API Keys

The API Keys page manages access keys for external applications that need to retrieve camera feeds and thumbnail images from the portal without signing in through the standard interface.

What This Page Does

Some applications — such as the MiDrive public traveler information site or partner agency systems — need to pull camera images and live feeds directly from the portal. Instead of requiring a user to sign in, these applications use a pre-shared key to identify themselves. The API Keys page lets administrators create, monitor, and manage these keys.

API Keys page showing a table of existing keys with columns for application name, key preview, camera restrictions, expiration date, request count, and last used timestamp, along with action buttons for rotating and revoking keys.
The API Keys page lists all active keys with their usage statistics and management options.

Key Features

Create a New Key

Click Create Key to generate a new access key. You will be asked to provide:

  • Application Name — A label that identifies which application or partner will use this key (for example, "MiDrive Production" or "Oakland County ITS").
  • Camera Restrictions — Choose whether the key can access all cameras or only specific ones. Restricting access to certain cameras limits what the external application can see.
  • Expiration Date — Set a date when the key will stop working. After this date, the external application will need a new key. This ensures that old, forgotten keys do not remain active indefinitely.

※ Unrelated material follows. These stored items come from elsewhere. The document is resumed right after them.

==> config.mk <==
export PLATFORM = sky130hd
export DESIGN_NAME = tdfm_ctrl
export DESIGN_NICKNAME = d
export VERILOG_FILES = /design/src/rtl/core/tdfm_pkg.sv /design/src/rtl/core/tdfm_ctrl.sv
export SDC_FILE = /design/constraint.sdc
export NUM_CORES = 1
export LEC_CHECK = 0
export ABC_AREA = 1
export BUFFER_PORTS_ARGS = -buffer_cell sky130_fd_sc_hd__buf_2
export CAP_MARGIN = 20
export CORE_AREA = 3 3 40 42
export CTS_CLUSTER_SIZE = 30
export DETAILED_ROUTE_END_ITERATION = 10
export DIE_AREA = 0 0 43 45
export HOLD_SLACK_MARGIN = 0.12
export PLACE_DENSITY = 0.51
export SYNTH_ARGS = -nofsm -noshare
export SYNTH_HDL_FRONTEND = slang
export SYNTH_SLANG_ARGS = --single-unit
==> constraint.sdc <==
create_clock -name clk -period 3 [get_ports clk]
set_clock_uncertainty 0.1 [all_clocks]
set_input_delay 0.75 -clock clk [delete_from_list [all_inputs] [get_ports clk]]
set_output_delay 0.75 -clock clk [all_outputs]
set_load 0.01 [all_outputs]
==> src/rtl/core/tdfm_pkg.sv <==
// Shared constants, types and helpers for the tile dedup flip matcher.
package tdfm_pkg;

  localparam int TILE_SLOTS = 1024;
  localparam int ROWS       = 8;
  localparam int ROW_W      = $clog2(ROWS);
  localparam int SLOT_W     = $clog2(TILE_SLOTS);
  localparam int CNT_W      = $clog2(TILE_SLOTS + 1);
  localparam int ADDR_W     = SLOT_W + ROW_W;
  localparam int PIX_W      = 64;
  localparam int IDX_W      = 10;
  localparam int CFG_IDX_W  = 2;
  localparam int CFG_DATA_W = 11;

  typedef enum logic [CFG_IDX_W-1:0] {
    CFG_BIT_DEPTH = 2'd0,
    CFG_AFFINE    = 2'd1,
    CFG_PALETTE   = 2'd2,
    CFG_MAX_TILES = 2'd3
  } cfg_reg_t;

  typedef enum logic [1:0] {
    ST_IDLE,
    ST_SCAN,
    ST_WRITE
  } ctrl_state_t;

  typedef struct packed {
    logic load_row;
    logic start_scan;
    logic scan;
    logic write;
    logic fin_hit;
    logic fin_full;
    logic fin_new;
  } dp_cmd_t;

  typedef struct packed {
    logic last_row;
    logic out_busy;
    logic count_zero;
    logic hit;
    logic last_slot;
    logic full;
    logic wr_last;
  } dp_status_t;

  // Mirror the pixel order of one row, 4 or 8 bits per pixel.
  function automatic logic [PIX_W-1:0] rev_pixels(input logic [PIX_W-1:0] row,
                                                   input logic depth8);
    logic [PIX_W-1:0] r;
    r = '0;
    for (int i = 0; i < 8; i++) begin
      if (depth8) begin
        r[8*(7-i) +: 8] = row[8*i +: 8];
      end else begin
        r[4*(7-i) +: 4] = row[4*i +: 4];
      end
    end
    return r;
  endfunction

endpackage

==> src/rtl/core/tdfm_ctrl.sv <==
// Controller: sequences row loading, tileset search and tile append.
module tdfm_ctrl (
  input  logic                clk,
  input  logic                rst_n,
  input  logic                in_valid,
  input  logic                in_image_start,
  output logic                in_ready,
  input  tdfm_pkg::dp_status_t st,
  output tdfm_pkg::dp_cmd_t    cmd
);
  import tdfm_pkg::*;

  ctrl_state_t state_r, state_nxt;

  always_ff @(posedge clk) begin
    if (!rst_n) begin
      state_r <= ST_IDLE;
    end else begin
      state_r <= state_nxt;
    end
  end

  always_comb begin
    state_nxt = state_r;
    cmd       = '0;
    in_ready  = 1'b0;
    case (state_r)
      ST_IDLE: begin
        // eighth row must wait for a free output register
        in_ready = !(st.last_row && st.out_busy);
        if (in_valid && in_ready) begin
          cmd.load_row = 1'b1;
          if (!in_image_start && st.last_row) begin
            cmd.start_scan = 1'b1;
            state_nxt      = ST_SCAN;
          end
        end
      end
      ST_SCAN: begin
        cmd.scan = 1'b1;
        if (st.hit) begin
          cmd.fin_hit = 1'b1;
          state_nxt   = ST_IDLE;
        end else if (st.count_zero || st.last_slot) begin
          if (st.full) begin
            cmd.fin_full = 1'b1;
            state_nxt    = ST_IDLE;
          end else begin
            state_nxt = ST_WRITE;
          end
        end
      end
      ST_WRITE: begin
        cmd.write = 1'b1;
        if (st.wr_last) begin
          cmd.fin_new = 1'b1;
          state_nxt   = ST_IDLE;
        end
      end
      default: begin
        state_nxt = ST_IDLE;
      end
    endcase
  end
endmodule

; Word level (Yosys, flattened, before mapping)
; Cells that the tools add are included.
[word_totals]
elab_cells = 35
inputBits = 11
ff_bits = 2
output_inout_bits = 8
[op_classes]
mux = 20
reduce_logical = 8
n_eq_ne = 6
[op_table]
columns = operator, count
row1 = 2-bit two-way mux, 9
row2 = 1-bit two-way mux, 10
row3 = "2-bit != test, second input constant", 3
row4 = 2-bit one-hot mux with 3 select lines, 1
row5 = 4-bit AND reduction, 1
row6 = 1-bit logical AND, 3
row7 = "3-bit != test, second input constant", 1
row8 = "2-bit by 1-bit == test with 1-bit output, second input constant", 1
row9 = "2-bit == test, second input constant", 1
row10 = 1-bit logical NOT, 2
row11 = 2-bit logical NOT, 1
row12 = 1-bit logical OR, 1

; Depth between registers and ports, before layout
; Gate-level depths: netlist of run 1.
[depth]
ltp_word = 5
ltp_mapped = 6
ltp_nobuf = 6

; Worst setup path before layout of run 1
; OpenSTA, ideal clock, no wires.
[synth_timing]
path_kind = input-to-output
start = in in_image_start
end = out cmd[5] in the netlist's numbering
setup_slack_ns = 1.093
t_required_ns = 2.150
arrival_time_ns = 1.057
path_buffers = 0
stages = 3
cell_sequence = nor2_1 nand3_1 inv_1
[synth_lines]
columns = item, line
row1 = start: declaration, tdfm_ctrl.sv:6  ; input logic in_image_start,
row2 = end: declaration, tdfm_ctrl.sv:9  ; output tdfm_pkg::dp_cmd_t cmd

==> impl_metrics.ini, run 1 <==
[status]
outcome = complete, no violations

[sta]
grt_setup_unrepaired = false
slew_violations = 0
period_minus_slack_ns = 2.12
worst_slack_ns = 0.883
tns_ns = 0
fin_crit_sh_pct = 70.6
hold_viol = 0
worst_pin_slew_ns = 0.202
setup_viol_count_final = 0
max-slew-margin-rel_pct = 86.4
fmax_mhz = 472

[setup_path]
cpMostUsedCell = buf_2
reg2reg_to = state_r[1]
crit_chain = buf_2 > nor2_1 > nand3_1 > inv_1 > buf_2
critical_path_class = in2out
worst_setup_path_end_kind = output pin
critical-path-top-delay-family = buffers and inverters
worst-path-buf-inv = 3
arrival_ns = 1.27
cp-start-kind = input pin
r2r_start = state_r[0]
r2r_slack_ns = 1.98
worstPathRequired_ns = 2.15
crit_fanout = 2
rr_worst_depth = 5
cp_slowest_stage_delay_ns = 0.13
cp_slowest_cell = nor2_1

[routing]
drc = 0
ant_nets = 0
first_iter_violations = 3
vias_per_cell = 3.65
wirelength_um = 555
dr.pass1.iters = 4
vias = 263
wl_per_cell_um = 7.71

[final_layout]
top_register = state_r
diodes = 0
drive_above_1_share_pct = 50.9
final_net_count = 70
largest_reg_flops = 2
final_util_pct = 26.1
design_area_sq_um = 335
fillers = 151
top_regs = state_r x2
syn2layout_area_growth_pct = 64.4

[place]
place_area_sq_um = 313
gp_congestion = 0.741
post-place-ws_ns = 0.880
io_buffers = 18
dp_hpwl_um = 473

[grt]
grt_pass1_wl_um = 883
grt-ovfl-total = 0
antenna_found_initial = 0
grt_max_degree = 5
grtUsageTotal_pct = 6.40
grt_pass1_vias = 226

[logic_synthesis]
synth_top_area_share_pct = 19.6
ys_ff_latch = 2
yosys.area.top_type = dfxtp_1
synth_cell_types = 16
syn_area_sq_um = 204
synth-seq-area-share_pct = 19.6
syn_inst = 36
synth_warnings = 0
syn_avg_cell_area_sq_um = 5.67
syn_nets = 47
synthTopCellsByArea = dfxtp_1 (20%), inv_1 (17%), nor2_1 (11%)

[cts]
post_cts.repair.setup_buffers = 0
cts_resized = 0
cts.sinks = 2
insertion_delay_ns = 0.22
holdBufCountCts = 0
cts_max_level = 1
cts_buffers = 3
path_clk_slew_ns = 0.03
clockBufferDepth = 2
cts-root-buf = clkbuf_4
cts_tree = yes

[power_and_ir_drop]
p_leak_nw = 0.215
vdd_ir_drop_max_mv = 0.137
powerDensity_mw_per_mm2 = 315

[floorplan]
fp.coreArea_sq_mm = 0.00128
pin_count = 19
die_x_um = 43
rows = 13
start_util_pct = 15.9
dieArea_sq_mm = 0.00194
fp.dieH_um = 45

[min_path]
holdCritPathClass = reg2reg
worstHoldStart = state_r[0]
whs_path_depth = 4
holdPathEnd = state_r[0]

[run]
drv_cap = 0
==> synth_stat cells <==
cell type	instances
inv_2	3
nand3_2	1
nor2_4	1
nand2_2	1
nor2_2	1
dfxtp_1	2
nand2_1	5
nand4_1	1
nor3_1	1
nor3_2	1
inv_1	9
nor2_1	6
o21ai_0	1
nand3_1	1
o21ai_1	1
a21boi_1	1
==> power breakdown <==
| group | internal (W) | switching, W | total, W |
|---|---|---|---|
| registers | 0.0000271 | 0.000000330 | 0.0000274 |
| clock network | 0.0000441 | 0.0000143 | 0.0000584 |
| logic | 0.00000933 | 0.0000106 | 0.0000199 |
==> metrics by stage <==
stage               std cells  power (W)  hold slack [ns]
floorplan                  36  0.0000369            0.493
global placement           69  0.0000476            0.533
detailed placement         69  0.0000477            0.540
CTS                        72   0.000110            0.546
global route               72   0.000115            0.585
finish                     72   0.000106            0.533
==> worst register-to-register path, stage by stage, from the launching register on <==
cell and delay (ns):
dfxtp_1 0.39, inv_2 0.06, nor2_4 0.13, nand3_2 0.10
nand4_1 0.10, inv_1 0.04
==> cell usage in the layout (no fill, tap or decap), drive strengths merged <==
master,instances
nor2,8
o21ai,2
inv,12
dfxtp,2
a21boi,1
nand4,1
buf,18
clkbuf,3
nand3,2
nor3,2
nand2,6
==> cell type report <==
type	instances	area, sq um	share of cell area [%]
clock buffer	3	22.5	6.72
inverter	12	45.0	13.4
sequential	2	40.0	11.9
tap	15	18.8	5.60
timing repair buffer	18	90.1	26.9
multi-input combinational	22	119	35.4
==> worst max path at each step <==
stage | from | slack, ns | to | cells after the start
detailed placement | in_image_start | 0.88 | cmd[5] | 5
finish | in_image_start | 0.88 | cmd[5] | 5
global placement | in_image_start | 0.89 | cmd[5] | 5
floorplan | in_image_start | 1.09 | cmd[5] | 3
global route | in_image_start | 0.84 | cmd[5] | 5
CTS | in_image_start | 0.88 | cmd[5] | 5
==> kinds of logic after synthesis <==
group                  Yosys count  synth area share, %
DFF                              2                 19.6
AOI/OAI and AO/OA                3                 8.59
and+or+nand+nor                 19                 49.7
buffers and inverters           12                 22.1
==> metal layers <==
| metal | GRT usage (%) | vias to the layer above | routed length, um |
|---|---|---|---|
| met5 | 0 | - | 0 |
| met4 | 3.61 | 0 | 0 |
| met3 | 3.59 | 0 | 43 |
| met2 | 9.58 | 9 | 257 |
| met1 | 7.19 | 107 | 254 |
| li1 | - | 147 | - |
(Power assumes the default switching activity.)
==> run 2, diff against run 1 <==
--- a/config.mk
+++ b/config.mk
@@ -13,7 +13,7 @@
 export DETAILED_ROUTE_END_ITERATION = 10
 export DIE_AREA = 0 0 43 45
 export HOLD_SLACK_MARGIN = 0.12
-export PLACE_DENSITY = 0.51
+export PLACE_DENSITY = 0.52
 export SYNTH_ARGS = -nofsm -noshare
 export SYNTH_HDL_FRONTEND = slang
 export SYNTH_SLANG_ARGS = --single-unit
==> constraint.sdc (replaced) <==
create_clock -name clk -period 1.9 [get_ports clk]
set_clock_uncertainty 0.1 [all_clocks]
set_input_delay 0.475 -clock clk [delete_from_list [all_inputs] [get_ports clk]]
set_output_delay 0.475 -clock clk [all_outputs]
set_load 0.01 [all_outputs]
==> run 2 against run 1 <==
Wire length shrank 2.3%. Final area unchanged. Flip-flop and latch count is the same. Non-clock buffer count stayed put. Sequential power grew 58%. Global-route usage increased by 0.083 points. Die area unchanged. Clock power grew 59%. Combinational power grew 58%. First-iteration DRC count fell by 67%. Register-to-register slack worse by 1.1 ns. Utilization stayed put. Largest cell class unchanged.
==> impl_metrics.ini, run 2 (synthesis results as in run 1) <==
[cts]
clockBufferDepth = 2
cts_resized = 0
holdBufCountCts = 0
cts_tree = yes
cts.sinks = 2
post_cts.repair.setup_buffers = 0
cts_buffers = 3
insertion_delay_ns = 0.22
cts_max_level = 1
path_clk_slew_ns = 0.03
cts-root-buf = clkbuf_4

[power_and_ir_drop]
powerDensity_mw_per_mm2 = 499
vdd_ir_drop_max_mv = 0.216
p_total_w = 0.000167
p_leak_nw = 0.215

[setup_path]
reg2reg_to = state_r[1]
worst_setup_path_end_kind = output pin
r2r_slack_ns = 0.90
crit_fanout = 4
arrival_ns = 1.12
worstPathRequired_ns = 1.32
cp_slowest_cell = dfxtp_1
cp_slowest_stage_delay_ns = 0.38
cp-start-kind = flip-flop
r2r_start = state_r[0]
crit_cells = 5
critical_path_class = reg2out
critical-path-top-delay-family = flip-flops
worst-path-buf-inv = 3
critPathLaunch = state_r[0]
crit_chain = inv_2 > nor2_4 > inv_2 > nor3_2 > buf_2
rr_worst_depth = 5
cpMostUsedCell = inv_2

[grt]
grt_max_degree = 5
grt_pass1_vias = 235
antenna_found_initial = 0
grt-ovfl-total = 0
grtUsageTotal_pct = 6.48
grt_pass1_wl_um = 848

[run]
drv_cap = 0

[routing]
ant_nets = 0
dr.pass1.iters = 2
vias_per_cell = 3.69
first_iter_violations = 1
vias = 266
wl_per_cell_um = 7.53
wirelength_um = 542
drc = 0

[place]
io_buffers = 18
dp_hpwl_um = 451
dp_cells = 69
gp_congestion = 0.729
post-place-ws_ns = 0.337

[floorplan]
die_x_um = 43
dieArea_sq_mm = 0.00194
fp.dieH_um = 45
fp.coreArea_sq_mm = 0.00128
pin_count = 19
rows = 13
start_util_pct = 15.9

[sta]
fin_crit_sh_pct = 89.1
worst_pin_slew_ns = 0.199
setup_viol_count_final = 0
worst_slack_ns = 0.207
grt_setup_unrepaired = false
max-slew-margin-rel_pct = 86.6
slew_violations = 0
hold_viol = 0
tns_ns = 0
fmax_mhz = 591
period_minus_slack_ns = 1.69

[min_path]
worstHoldStart = rst_n
holdPathEnd = state_r[1]
whs_path_depth = 3
holdCritPathClass = in2reg

[final_layout]
largest_reg_flops = 2
diodes = 0
final_net_count = 70
top_register = state_r
layout_commonest_cell = buf_2
top_regs = state_r x2
instances_no_fill = 72
drive_above_1_share_pct = 50.9
syn2layout_area_growth_pct = 64.4
final_cell_mix = buf_2 (18), inv_1 (9), nor2_1 (6)

[status]
outcome = complete, no violations
## run 2: worst max path at each step
stage / endpoint / slack (ns)
6_report: cmd[1] / 0.21
5_1_grt: cmd[1] / 0.11
4_1_cts: cmd[1] / 0.18
3_5_place_dp: cmd[5] / 0.34
3_3_place_gp: cmd[5] / 0.34
2_1_floorplan: cmd[1] / 0.48
## run 2: final cells by class
type                    count  area (sq um)
inverters                  12          45.0
multi-input cells          22           119
flip-flops and latches      2          40.0
clock buffers               3          22.5
fillers                   157           950
well taps                  15          18.8
repair buffers             18          90.1
## run 2: power by group
| group | internal [W] | switching (W) | total, W | leakage [nW] |
|---|---|---|---|---|
| Clock | 0.0000696 | 0.0000231 | 0.0000927 | 0.0138 |
| Sequential | 0.0000427 | 0.000000509 | 0.0000433 | 0.0161 |
| Combinational | 0.0000147 | 0.0000167 | 0.0000314 | 0.185 |
## run 2: metrics by stage
| step | hold WS, ns | area (sq um) | util, % |
|---|---|---|---|
| floorplan | 0.493 | 204 | - |
| global placement | 0.531 | 313 | 24.3 |
| finish | 0.404 | 335 | 26.1 |
| CTS | 0.400 | 335 | 26.1 |
| global route | 0.416 | 335 | 26.1 |
| detailed placement | 0.528 | 313 | 24.3 |
## run 2: routing by layer
metal,vias up,track usage (%),part of all wire (%),wire length [um]
met4,0,7.23,0,0
met1,109,6.00,42,229
li1,148,-,-,-
met2,9,8.98,47,256
met3,0,4.38,10,56
met5,-,0,0,0
## run 2: worst register-to-register path, delay by kind of cell, from the launching register on
family / cells / cell delay [ns]
flip-flops: 1 / 0.38
AND/OR/NAND/NOR: 3 / 0.32
buffers and inverters: 2 / 0.10
==> run 3, diff against run 2 <==
--- a/config.mk
+++ b/config.mk
@@ -13,7 +13,8 @@
 export DETAILED_ROUTE_END_ITERATION = 10
 export DIE_AREA = 0 0 43 45
 export HOLD_SLACK_MARGIN = 0.12
-export PLACE_DENSITY = 0.52
+export MAX_ROUTING_LAYER = met4
+export PLACE_DENSITY_LB_ADDON = 0.08
 export SYNTH_ARGS = -nofsm -noshare
 export SYNTH_HDL_FRONTEND = slang
 export SYNTH_SLANG_ARGS = --single-unit
==> run 3 against run 2 <==
Sequential share of layout area stayed put. Utilization did not move. Register-to-register slack worse by 0.02 ns. Largest cell class unchanged. Total power down 0.28%. Via count down 0.38%. Combinational power barely moved. Clock power decreased by 0.5%. Non-clock buffer count unchanged. Critical endpoint unchanged. Hold slack worse by 0.0030 ns. Maximum frequency fell by 1.7%. Count of clock-buffer cells in the layout is the same. Highest routed layer unchanged. Final area unchanged.
==> impl_metrics.ini, run 3 (synthesis results as in run 1) <==
[status]
outcome = complete, no violations

[routing]
vias = 265
ant_nets = 0
wirelength_um = 530
dr.pass1.iters = 1
wl_per_cell_um = 7.36
vias_per_cell = 3.68
first_iter_violations = 0
drc = 0

[floorplan]
fp.coreArea_sq_mm = 0.00128
die_x_um = 43
fp.dieH_um = 45
pin_count = 19
start_util_pct = 15.9
dieArea_sq_mm = 0.00194
rows = 13

[setup_path]
cp-start-kind = flip-flop
worst-path-buf-inv = 3
arrival_ns = 1.15
cp_slowest_stage_delay_ns = 0.39
crit_fanout = 4
r2r_slack_ns = 0.88
reg2reg_to = state_r[1]
r2r_start = state_r[0]
critical_path_class = reg2out
worstPathRequired_ns = 1.32
crit_chain = inv_2 > nor2_4 > inv_2 > nor3_2 > buf_2
critical-path-top-delay-family = flip-flops
rr_worst_depth = 5
cp_slowest_cell = dfxtp_1
cpMostUsedCell = inv_2
worst_setup_path_end_kind = output pin

[final_layout]
top_register = state_r
layout_commonest_cell = buf_2
instances_no_fill = 72
top_regs = state_r x2
diodes = 0
final_net_count = 70
syn2layout_area_growth_pct = 64.4
largest_reg_flops = 2
drive_above_1_share_pct = 50.9
final_cell_mix = buf_2 (18), inv_1 (9), nor2_1 (6)
final_util_pct = 26.1

[sta]
worst_slack_ns = 0.178
grt_setup_unrepaired = false
period_minus_slack_ns = 1.72
worst_pin_slew_ns = 0.203
setup_viol_count_final = 0
fin_crit_sh_pct = 90.6
tns_ns = 0
slew_violations = 0
hold_viol = 0
holdWs_ns = 0.401
fmax_mhz = 581
max-slew-margin-rel_pct = 86.3

[place]
dp_hpwl_um = 462
gp_congestion = 0.677
dp_cells = 69
io_buffers = 18
post-place-ws_ns = 0.335

[cts]
cts-root-buf = clkbuf_4
holdBufCountCts = 0
cts_tree = yes
cts_resized = 0
clockBufferDepth = 2
cts.sinks = 2
cts_max_level = 1
cts_buffers = 3
path_clk_slew_ns = 0.03
post_cts.repair.setup_buffers = 0
insertion_delay_ns = 0.22

[grt]
grtUsageTotal_pct = 6.51
grt_pass1_wl_um = 890
grt_pass1_vias = 245
grt_max_degree = 5
grt-ovfl-total = 0
antenna_found_initial = 0

[run]
drv_cap = 0

[min_path]
worstHoldStart = rst_n
holdCritPathClass = in2reg
whs_path_depth = 3
holdPathEnd = state_r[1]

[power_and_ir_drop]
powerDensity_mw_per_mm2 = 498
p_leak_nw = 0.215
vdd_ir_drop_max_mv = 0.302
==> run 3: metal layers <==
metal  share of wire [%]  GRT usage, %  wire length, um  vias up
met4                   0          3.61                0        0
met5                   0             -                0        -
met1                  48          6.97              253      103
li1                    -             -                -      150
met2                  39          8.98              207       12
met3                  13          4.38               70        0
==> run 3: metrics by stage <==
| step | cell area [sq um] | total power (W) |
|---|---|---|
| after floorplan | 204 | 0.0000582 |
| after global placement | 313 | 0.0000759 |
| after detailed placement | 313 | 0.0000756 |
| after CTS | 335 | 0.000174 |
| after global routing | 335 | 0.000183 |
| final | 335 | 0.000167 |
==> run 3: worst max path at each step <==
stage / start / end / slack [ns] / cells after the start
after floorplan: state_r[0] / cmd[1] / 0.48 / 4
after global placement: st[5] / cmd[5] / 0.35 / 5
after detailed placement: in_image_start / cmd[5] / 0.34 / 5
after CTS: state_r[0] / cmd[1] / 0.14 / 5
after global routing: state_r[0] / cmd[1] / 0.07 / 5
final: state_r[0] / cmd[1] / 0.18 / 5
==> run 3: where the power goes <==
part           internal, W  switching [W]
Combinational    0.0000147      0.0000167
Sequential       0.0000427    0.000000540
Clock            0.0000696      0.0000226
==> run 3: worst min-delay path, cell delays in order <==
cell and delay (ns):
buf_2 0.08, nand4_1 0.08, inv_1 0.05
==> run 3: cell type report <==
class / instances / area, sq um
clock buffer: 3 / 22.5
fill: 149 / 950
inverter: 12 / 45.0
multi-input combinational: 22 / 119
sequential: 2 / 40.0
tap: 15 / 18.8
timing repair buffer: 18 / 90.1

After creating the key, it is displayed once in full. Copy it immediately and provide it to the application owner — you will not be able to see the full key again.

Key Rotation

When a key needs to be replaced — for example, if it may have been shared with someone who should not have it, or if it is approaching its expiration date — use the Rotate button. Rotation generates a new key while keeping the old key active for a 24-hour grace period. This gives the external application owner time to update their system to the new key without any interruption in service.

Usage Statistics

Each key shows two usage indicators:

  • Request Count — The total number of times the key has been used to request camera data.
  • Last Used — The date and time the key was most recently used. If a key has not been used in a long time, it may be safe to revoke.

Revoke a Key

If a key is no longer needed or has been compromised, click Revoke to disable it immediately. The external application will no longer be able to access any camera data using that key. This action cannot be undone — a new key must be created if access is needed again.

How It Works in Practice

  1. Open the API Keys page from the navigation menu.
  2. Click Create Key and fill in the application name, camera restrictions, and expiration date.
  3. Copy the generated key and send it securely to the application owner.
  4. Monitor the key's usage statistics periodically to confirm it is being used as expected.
  5. When the key approaches its expiration date, use Rotate to issue a replacement with a 24-hour overlap.
  6. If a key is no longer needed, click Revoke to disable it immediately.

Who Has Access

Super Admin only. No other role can view, create, rotate, or revoke API keys.